Scientific classification
- Domain: Eukaryota
- Kingdom: Animalia
- Phylum: Arthropoda
- Class: Ostracoda
- Order: Podocopida
- Family: Cyprididae
- Genus: Potamocypris
- Species: P. unicaudata
- Binomial name: Potamocypris unicaudata Schäfer, 1943

= Potamocypris unicaudata =

- Genus: Potamocypris
- Species: unicaudata
- Authority: Schäfer, 1943

Species of seed shrimp

Potamocypris unicaudata is a species of ostracod crustacean in the family Cyprididae, subfamily Cypridopsinae. It is abundantly found in ditches and ponds near the sea shore, where freshwater slightly mingles with sea water. It is known from both Europe and North America.

==Description==
The carapace of P. unicaudata is sub-reniform in shape and laterally compressed. The valve surface appears smooth in the stereomicroscope at magnifications of 20 to 60 x. In the scanning electron microscope, at magnifications of 500 x and above, tiny pits become visible.
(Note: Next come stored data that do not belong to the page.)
`src/rtl/if_stage_if.sv`:
```
// rtl/if_stage_if.sv - instruction memory request/ack bus between fetch stage and memory
interface if_stage_if;
    logic        imem_req;
    logic [31:0] imem_addr;
    logic        imem_ack;
    logic [31:0] imem_rdata;

    modport master (output imem_req, output imem_addr, input imem_ack, input imem_rdata);
    modport slave  (input imem_req, input imem_addr, output imem_ack, output imem_rdata);
endinterface

```
`src/rtl/if_stage.sv`:
```
// rtl/if_stage.sv - instruction fetch stage with IF/ID register, stall hold buffer and redirect squash
module if_stage #(
    parameter logic [31:0] RESET_PC  = 32'h0000_0000,
    parameter logic [31:0] NOP_INSTR = 32'h0000_0013
) (
    input  logic        clk,
    input  logic        reset,
    input  logic        stall,
    input  logic        redirect_valid,
    input  logic [31:0] redirect_pc,
    if_stage_if.master  imem,
    output logic [31:0] instr_out,
    output logic [31:0] pc_out,
    output logic        valid_out
);

    typedef enum logic [1:0] {FETCH, HOLD, SQUASH} state_t;

    state_t      state, state_nxt;
    logic [31:0] pc, pc_nxt;
    logic [31:0] pending_pc, pending_nxt;
    logic [31:0] hold_instr, hold_instr_nxt;
    logic [31:0] hold_pc, hold_pc_nxt;
    logic [31:0] instr_nxt, pc_out_nxt;
    logic        valid_nxt;
    logic [31:0] target;
    logic [31:0] pc_inc;

    assign target = redirect_pc & ~32'h3;
    assign pc_inc = pc + 32'd4;

    assign imem.imem_req  = !reset && (state != HOLD);
    assign imem.imem_addr = pc;

    always_ff @(posedge clk or posedge reset) begin
        if (reset) begin
            state      <= FETCH;
            pc         <= RESET_PC;
            pending_pc <= RESET_PC;
            hold_instr <= 32'h0;
            hold_pc    <= 32'h0;
            instr_out  <= NOP_INSTR;
            pc_out     <= 32'h0;
            valid_out  <= 1'b0;
        end else begin
            state      <= state_nxt;
            pc         <= pc_nxt;
            pending_pc <= pending_nxt;
            hold_instr <= hold_instr_nxt;
            hold_pc    <= hold_pc_nxt;
            instr_out  <= instr_nxt;
            pc_out     <= pc_out_nxt;
            valid_out  <= valid_nxt;
        end
    end

    always_comb begin
        state_nxt      = state;
        pc_nxt         = pc;
        pending_nxt    = pending_pc;
        hold_instr_nxt = hold_instr;
        hold_pc_nxt    = hold_pc;
        instr_nxt      = instr_out;
        pc_out_nxt     = pc_out;
        valid_nxt      = valid_out;

        case (state)
            FETCH: begin
                if (redirect_valid) begin
                    valid_nxt = 1'b0;
                    instr_nxt = NOP_INSTR;
                    if (imem.imem_ack) begin
                        pc_nxt = target;
                    end else begin
                        // outstanding request must complete before the new target is issued
                        pending_nxt = target;
                        state_nxt   = SQUASH;
                    end
                end else if (imem.imem_ack) begin
                    pc_nxt = pc_inc;
                    if (stall) begin
                        hold_instr_nxt = imem.imem_rdata;
                        hold_pc_nxt    = pc;
                        state_nxt      = HOLD;
                    end else begin
                        instr_nxt  = imem.imem_rdata;
                        pc_out_nxt = pc;
                        valid_nxt  = 1'b1;
                    end
                end else if (!stall) begin
                    valid_nxt = 1'b0;
                    instr_nxt = NOP_INSTR;
                end
            end
            SQUASH: begin
                valid_nxt = 1'b0;
                instr_nxt = NOP_INSTR;
                if (redirect_valid) begin
                    pending_nxt = target;
                end
                if (imem.imem_ack) begin
                    pc_nxt    = redirect_valid ? target : pending_pc;
                    state_nxt = FETCH;
                end
            end
            HOLD: begin
                if (redirect_valid) begin
                    valid_nxt      = 1'b0;
                    instr_nxt      = NOP_INSTR;
                    pc_nxt         = target;
                    hold_instr_nxt = 32'h0;
                    hold_pc_nxt    = 32'h0;
                    state_nxt      = FETCH;
                end else if (!stall) begin
                    instr_nxt  = hold_instr;
                    pc_out_nxt = hold_pc;
                    valid_nxt  = 1'b1;
                    state_nxt  = FETCH;
                end
            end
            default: begin
                state_nxt = FETCH;
            end
        endcase
    end

endmodule
```
`src/flat_wrapper.sv`:
```
// flat-port wrapper written by rule: the top's interface ports become plain ports
module if_stage_flat 
#(
    parameter logic [31:0] RESET_PC  = 32'h0000_0000,
    parameter logic [31:0] NOP_INSTR = 32'h0000_0013
)
  (clk, reset, stall, redirect_valid, redirect_pc, instr_out, pc_out, valid_out, imem_imem_req, imem_imem_addr, imem_imem_ack, imem_imem_rdata);
  if_stage_if imem_i ();
  input  logic clk;
  input  logic reset;
  input  logic stall;
  input  logic redirect_valid;
  input  logic [31:0] redirect_pc;
  output logic [31:0] instr_out;
  output logic [31:0] pc_out;
  output logic valid_out;
  output wire logic [$bits(imem_i.imem_req)-1:0] imem_imem_req;
  output wire logic [$bits(imem_i.imem_addr)-1:0] imem_imem_addr;
  input wire logic [$bits(imem_i.imem_ack)-1:0] imem_imem_ack;
  input wire logic [$bits(imem_i.imem_rdata)-1:0] imem_imem_rdata;
  assign imem_imem_req = imem_i.imem_req;
  assign imem_imem_addr = imem_i.imem_addr;
  assign imem_i.imem_ack = imem_imem_ack;
  assign imem_i.imem_rdata = imem_imem_rdata;
  if_stage #(.RESET_PC(RESET_PC), .NOP_INSTR(NOP_INSTR)) u_core (.clk(clk), .reset(reset), .stall(stall), .redirect_valid(redirect_valid), .redirect_pc(redirect_pc), .imem(imem_i), .instr_out(instr_out), .pc_out(pc_out), .valid_out(valid_out));
endmodule
```
`config.mk`:
```
export PLATFORM = sky130hd
export DESIGN_NAME = if_stage_flat
export DESIGN_NICKNAME = d
export VERILOG_FILES = /design/src/rtl/if_stage_if.sv /design/src/rtl/if_stage.sv /design/src/flat_wrapper.sv
export SDC_FILE = /design/constraint.sdc
export NUM_CORES = 1
export LEC_CHECK = 0
export BUFFER_PORTS_ARGS = -buffer_cell sky130_fd_sc_hd__buf_2
export CAP_MARGIN = 0
export CORE_ASPECT_RATIO = 1.5
export CORE_MARGIN = 1.5
export CORE_UTILIZATION = 36
export DETAILED_ROUTE_END_ITERATION = 16
export PLACE_DENSITY = 0.51
export SLEW_MARGIN = 0
export SYNTH_ARGS = -nofsm -noshare
export SYNTH_HDL_FRONTEND = slang
export SYNTH_SLANG_ARGS = --single-unit
```
`constraint.sdc`:
```
create_clock -name clk -period 6.55 [get_ports clk]
set_clock_uncertainty 0.1 [all_clocks]
set_input_delay 0.655 -clock clk [delete_from_list [all_inputs] [get_ports clk]]
set_output_delay 0.655 -clock clk [all_outputs]
set_load 0.005 [all_outputs]
```
==> impl_summary.log <==
INFO  metric final_period_minus_worst_setup_slack = 3.81 ns
INFO  metric critPathCaptureType = flop
INFO  metric grt_start_max_net_pins = 91
INFO  metric core.rowCount = 73
INFO  metric hold_viol_final = 0
INFO  metric drt_pass1_iterations = 5
INFO  metric wire_length_of_the_first_global_routing_pass = 42,600 microns
INFO  metric holdCritPathClass = in -> async
INFO  metric synthesis.area_per_instance = 9.46 sq um
INFO  metric power_density = 444 nW/um^2
INFO  metric routed_via_density = 5.33
INFO  metric drive_gt1_frac = 0.228
INFO  metric min_period_over_period = 0.582
INFO  metric final-max-slew-violation-count = 0
INFO  metric post_layout_nonfiller_instances = 1,483
INFO  metric yosysWarnings = 0
INFO  metric postRouteAntennaNets = 0
INFO  metric tightestPinTransition = 1.07 ns
INFO  metric total_leakage_power = 5.15 nW
INFO  metric postSynthRegisterBits = 195
INFO  metric critPathRequiredTime = 6.75 ns
INFO  metric critical_path.startpoint_type = flop
INFO  metric n_antenna_cell = 0
INFO  metric vias_after_detailed_routing = 7,900
INFO  metric yosys-top-cells-area = sky130_fd_sc_hd__dfrtp_1 50%, sky130_fd_sc_hd__o21ai_0 7.4%, sky130_fd_sc_hd__nand2_1 5.5%, sky130_fd_sc_hd__nand2b_1 3.9%, sky130_fd_sc_hd__a22oi_1 3.5%
INFO  metric critPathArrivalTime = 4.01 ns
INFO  metric critical_path.max_fanout = 25
INFO  metric clk-insertion-delay-late = 0.46 ns
INFO  metric r2r-end = u_core.imem.imem_addr[7]$_DFFE_PP0P_
INFO  metric antenna_found_initial = 1
INFO  metric cts_htree_levels = 4
INFO  metric number_of_synthesized_flops_with_an_enable_pin = 0
INFO  metric place.gp.congestion = 0.812
INFO  metric floorplan.die.width = 136 microns
INFO  metric run_status = finished, final reports clean
INFO  metric placed_cells = 1,451
INFO  metric cell_count_after_synthesis = 1,014
INFO  metric share_of_synthesized_flip_flops_with_an_asynchronous_set_or_reset = 1.00
INFO  metric dp_hpwl = 18,400 microns
INFO  metric grt_overflow = 0
INFO  metric postCtsSetupBuffers = 0
INFO  metric design.final.nets = 1,207
INFO  metric boundary_pins = 167
INFO  metric detail_route.iter0.violations = 456
INFO  metric ys_dominant_reg_cell = sky130_fd_sc_hd__dfrtp_1
INFO  metric cts_resized = 0
INFO  metric cp-startpoint = u_core.state[0]$_DFFE_PP0P_
INFO  metric timing.final.setup_violations = 0
INFO  metric floorplan.die.height = 203 microns
INFO  metric slew_headroom = 0.282
INFO  metric drc = 0
INFO  metric cts_hold_buffers = 0
INFO  metric reg2reg_from = u_core.state[0]$_DFFE_PP0P_
INFO  metric synth.cell_area = 9590 sq um
INFO  metric tritoncts.num_buffers = 17
INFO  metric yosysTopAreaCell = sky130_fd_sc_hd__dfrtp_1
INFO  metric crit_type = reg -> reg
INFO  metric post_synth_num_cell_types = 67
INFO  metric synthesis.nets = 1,088
INFO  metric design.die.area = 27,700 sq um
INFO  metric timing.setup.tns = 0 ns
INFO  metric synth_largest_type_area_fraction = 0.501
INFO  metric initial_utilization = 0.363
INFO  metric clkSlewWorstSetupHoldPaths = 0.07 ns
INFO  metric ir_drop = 220 uV
INFO  metric fmax = 262 MHz
INFO  metric number_of_clock_sinks = 195
INFO  metric placement.io_buffers = 164
INFO  metric detailed_route_wire_length = 27,300 microns
INFO  metric utilization = 0.425
INFO  metric cts.root.buffer_cell = sky130_fd_sc_hd__clkbuf_16
INFO  metric cts_tree = yes
INFO  metric area_growth_syn_to_layout = 16.9%
INFO  metric worst-r2r-setup-slack = 2.74 ns
INFO  metric rsz0062_at_grt = false
INFO  metric grt_util_all_layers = 0.203
INFO  metric wire_per_inst = 18.4 microns
INFO  metric maxCapViolations = 0
INFO  metric number_of_global_route_vias_before_repair = 7,481
INFO  metric worstRegToRegCells = 7
INFO  metric core = 26,400 sq um
INFO  metric cts_max_path_buffers = 2
INFO  metric synth.yosys.seq_area_share = 0.509
INFO  metric setup.worst_path.end = u_core.imem.imem_addr[7]$_DFFE_PP0P_
[per-stage QoR]
| step | instance area, sq um | total power [mW] | worst slack, ns | hold slack, ns |
|---|---|---|---|---|
| global route | 11200 | 5.40 | 2.37 | 0.198 |
| CTS | 11200 | 5.07 | 2.68 | 0.215 |
| detailed placement | 10700 | 4.06 | 2.70 | 0.365 |
| floorplan | 9590 | 3.30 | 0.488 | 0.344 |
| finish | 11200 | 4.98 | 2.74 | 0.158 |
| global placement | 10700 | 4.01 | 2.67 | 0.356 |
[critical path, stage by stage (launching register included)]
cell and delay (ns):
sky130_fd_sc_hd__dfrtp_1 0.54, sky130_fd_sc_hd__inv_1 0.14, sky130_fd_sc_hd__ha_1 0.90, sky130_fd_sc_hd__clkinv_1 0.73, sky130_fd_sc_hd__nand2_1 0.71, sky130_fd_sc_hd__nor2_1 0.08, sky130_fd_sc_hd__a222oi_1 0.31, sky130_fd_sc_hd__o21ai_0 0.14
[worst min path at each step]
stage / end / slack [ns]
after CTS: u_core.instr_out[27]$_DFFE_PP0P_ / 0.21
after global routing: u_core.instr_out[27]$_DFFE_PP0P_ / 0.20
final: u_core.instr_out[27]$_DFFE_PP0P_ / 0.16
after global placement: u_core.hold_pc[19]$_DFFE_PP0P_ / 0.36
after floorplan: u_core.hold_pc[31]$_DFFE_PP0P_ / 0.34
after detailed placement: u_core.pc_out[24]$_DFFE_PP0P_ / 0.36
[cell usage after synthesis, drive strengths merged, types with 2 or more instances]
cell type	number
o21a	2
o221ai	3
nor3	12
o21bai	2
inv	18
o2bb2ai	5
and3	5
a211o	2
buf	21
a221o	2
o311ai	2
a21o	3
mux2i	5
a221oi	11
a211oi	3
or3	4
o31ai	2
nor4	4
ha	5
a222oi	4
o21ai	142
a22o	15
nand2	141
o211ai	8
o22ai	4
clkbuf	57
o22a	2
a22oi	45
a31oi	12
dfstp	3
nor2b	4
and2	5
a41oi	2
a21boi	31
or4	3
mux2	30
dfrtp	192
nand3	13
nand2b	60
nor2	55
nand4	7
or2b	3
a21oi	52
[final cells by class]
class,instances,area (sq um)
Fill cell,2665,15200
Sequential cell,195,4880
Multi-Input combinational cell,722,4370
Timing Repair Buffer,178,926
Clock buffer,20,457
Tap cell,337,422
Clock inverter,12,81.3
Inverter,19,78.8
[sequential cells by signal, summed over array words and instances (netlist names)]
signal	flops
u_core.instr_out	32
u_core.pc_out	32
u_core.imem.imem_addr	32
u_core.valid_out	1
u_core.pending_pc	32
u_core.hold_pc	32
u_core.hold_instr	32
u_core.state	2
[power breakdown]
part	internal (mW)	leakage [nW]	switching (mW)
logic	0.788	2.42	1.06
clock network	0.505	0.258	0.485
registers	1.73	2.47	0.411
total	3.03	5.15	1.96
[kinds of logic (layout without fill, tap and decap cells)]
kind of cell | after synthesis | in the layout | synth area share
mux | 35 | 35 | 0.0404
flops | 195 | 195 | 0.509
compound gates | 361 | 361 | 0.239
xor+xnor | 1 | 1 | 0.000913
buf+inv | 97 | 229 | 0.0412
fa+ha+maj | 5 | 5 | 0.00652
simple gates | 320 | 320 | 0.163
[per-layer routing]
| metal | vias to the layer above | GRT usage | part of all wire | wire length, microns |
|---|---|---|---|---|
| met1 | 3837 | 0.244 | 0.41 | 11300 |
| met5 | - | 0 | 0.00048 | 13 |
| met4 | 2 | 0.0767 | 0.021 | 578 |
| met3 | 24 | 0.0397 | 0.045 | 1220 |
| li1 | 3866 | - | - | - |
| met2 | 171 | 0.353 | 0.52 | 14200 |
[cell usage in the layout (no fill, tap or decap), types with 4 or more instances in the layout]
| cell type | count |
|---|---|
| sky130_fd_sc_hd__a221oi_1 | 11 |
| sky130_fd_sc_hd__clkinv_2 | 5 |
| sky130_fd_sc_hd__a222oi_1 | 4 |
| sky130_fd_sc_hd__a31oi_1 | 11 |
| sky130_fd_sc_hd__nand2_1 | 140 |
| sky130_fd_sc_hd__ha_1 | 4 |
| sky130_fd_sc_hd__nor2b_1 | 4 |
| sky130_fd_sc_hd__clkinvlp_4 | 4 |
| sky130_fd_sc_hd__a22o_1 | 15 |
| sky130_fd_sc_hd__nand3_1 | 13 |
| sky130_fd_sc_hd__nor2_1 | 54 |
| sky130_fd_sc_hd__buf_2 | 164 |
| sky130_fd_sc_hd__and2_1 | 4 |
| sky130_fd_sc_hd__and3_1 | 5 |
| sky130_fd_sc_hd__o211ai_1 | 8 |
| sky130_fd_sc_hd__o22ai_1 | 4 |
| sky130_fd_sc_hd__nor3_1 | 9 |
| sky130_fd_sc_hd__a21boi_0 | 31 |
| sky130_fd_sc_hd__a22oi_1 | 45 |
| sky130_fd_sc_hd__or3_1 | 4 |
| sky130_fd_sc_hd__buf_4 | 14 |
| sky130_fd_sc_hd__nand4_1 | 6 |
| sky130_fd_sc_hd__o21ai_0 | 141 |
| sky130_fd_sc_hd__clkbuf_16 | 17 |
| sky130_fd_sc_hd__mux2i_1 | 5 |
| sky130_fd_sc_hd__mux2_2 | 30 |
| sky130_fd_sc_hd__o2bb2ai_1 | 5 |
| sky130_fd_sc_hd__a21oi_1 | 51 |
| sky130_fd_sc_hd__nand2b_1 | 60 |
| sky130_fd_sc_hd__inv_1 | 17 |
| sky130_fd_sc_hd__dfrtp_1 | 192 |
Note: power is estimated with default switching activity, not from simulation.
The carapace length ranges from 0.70 to 0.85 mm. Colour: uniformly green to yellowish green.

The second antennae carry swimming setae distinctly extending beyond the tips of the terminal claws.

==Reproduction==
No males of P. unicaudata have so far been found and it is therefore inferred that the species reproduces parthenogenetically.